[Stored items]
$ cat src/design/fcst_merge.sv
// Merge of the start lanes: compass prescreen, first matching start, final score.
// Depends on fcst_pkg.
module fcst_merge (
  input  fcst_pkg::lane_t [fcst_pkg::RingSize-1:0] lane_i,
  input  logic [fcst_pkg::RingSize-1:0]            above_i,
  input  logic [fcst_pkg::RingSize-1:0]            below_i,
  output fcst_pkg::score_t                         score_o,
  output logic                                     is_corner_o,
  output logic                                     pre_o
);

  logic [fcst_pkg::CompassN-1:0] cmp_above;
  logic [fcst_pkg::CompassN-1:0] cmp_below;
  logic                          found;
  fcst_pkg::score_t              sel_lo;
  fcst_pkg::score_t              sel_hi;

  always_comb begin
    for (int c = 0; c < fcst_pkg::CompassN; c++) begin
      cmp_above[c] = above_i[fcst_pkg::CompassPos[c]];
      cmp_below[c] = below_i[fcst_pkg::CompassPos[c]];
    end
    pre_o = 1'b0;
    for (int c = 0; c < fcst_pkg::CompassN; c++) begin
      pre_o = pre_o
            | (cmp_above[c] & cmp_above[(c + 1) % fcst_pkg::CompassN]
               & cmp_above[(c + 2) % fcst_pkg::CompassN])
            | (cmp_below[c] & cmp_below[(c + 1) % fcst_pkg::CompassN]
               & cmp_below[(c + 2) % fcst_pkg::CompassN]);
    end

    // lowest start wins: scan down so the last hit is the lowest
    found  = 1'b0;
    sel_lo = '0;
    sel_hi = '0;
    for (int s = fcst_pkg::RingSize - 1; s >= 0; s--) begin
      if (lane_i[s].all_above || lane_i[s].all_below) begin
        found  = 1'b1;
        sel_lo = lane_i[s].sum_lo;
        sel_hi = lane_i[s].sum_hi;
      end
    end

    score_o     = (pre_o && found) ? (sel_lo + sel_hi) : '0;
    is_corner_o = score_o != '0;
  end

endmodule

$ cat config.mk
export PLATFORM = sky130hd
export DESIGN_NAME = fcst_merge
export DESIGN_NICKNAME = d
export VERILOG_FILES = /design/src/design/fcst_pkg.sv /design/src/design/fcst_merge.sv
export SDC_FILE = /design/constraint.sdc
export NUM_CORES = 1
export LEC_CHECK = 0
export ABC_AREA = 1
export BUFFER_PORTS_ARGS = -buffer_cell sky130_fd_sc_hd__buf_2
export CAP_MARGIN = 10
export CORE_AREA = 4 4 188 190
export DETAILED_ROUTE_END_ITERATION = 7
export DIE_AREA = 0 0 192 194
export GPL_TIMING_DRIVEN = 0
export SLEW_MARGIN = 40
export SYNTH_ARGS = -nofsm -noshare
export SYNTH_HDL_FRONTEND = slang
export SYNTH_SLANG_ARGS = --single-unit
$ cat constraint.sdc
create_clock -name vclk -period 3.9
set_clock_uncertainty 0.2 [all_clocks]
set_input_delay 0.195 -clock vclk [all_inputs]
set_output_delay 0.195 -clock vclk [all_outputs]
set_load 0.005 [all_outputs]
===== config.mk =====
export PLATFORM = sky130hd
export DESIGN_NAME = afde_glyph_map
export DESIGN_NICKNAME = d
export VERILOG_FILES = /design/src/design/afde_pkg.sv /design/src/design/afde_glyph_map.sv
export SDC_FILE = /design/constraint.sdc
export NUM_CORES = 1
export LEC_CHECK = 0
export BUFFER_PORTS_ARGS = -buffer_cell sky130_fd_sc_hd__buf_4
export CAP_MARGIN = 20
export CORE_MARGIN = 2
export CORE_UTILIZATION = 54
export DETAILED_ROUTE_END_ITERATION = 8
export PLACE_DENSITY = 0.76
export SLEW_MARGIN = 20
export SYNTH_ARGS = -nofsm -noshare
export SYNTH_HDL_FRONTEND = slang
export SYNTH_SLANG_ARGS = --single-unit
export TNS_END_PERCENT = 5

===== constraint.sdc =====
create_clock -name vclk -period 8.9
set_clock_uncertainty 0.15 [all_clocks]
set_input_delay 1.335 -clock vclk [all_inputs]
set_output_delay 1.335 -clock vclk [all_outputs]
set_load 0.02 [all_outputs]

> [WORK ITEM]
Transcribe each line of the data above, unaltered, from the one where "sel_hi = '0;" appears to the one where "export DESIGN_NAME = fcst_merge" appears, inclusive of both.

> [EXPECTED ANSWER]
    sel_hi = '0;
    for (int s = fcst_pkg::RingSize - 1; s >= 0; s--) begin
      if (lane_i[s].all_above || lane_i[s].all_below) begin
        found  = 1'b1;
        sel_lo = lane_i[s].sum_lo;
        sel_hi = lane_i[s].sum_hi;
      end
    end

    score_o     = (pre_o && found) ? (sel_lo + sel_hi) : '0;
    is_corner_o = score_o != '0;
  end

endmodule

$ cat config.mk
export PLATFORM = sky130hd
export DESIGN_NAME = fcst_merge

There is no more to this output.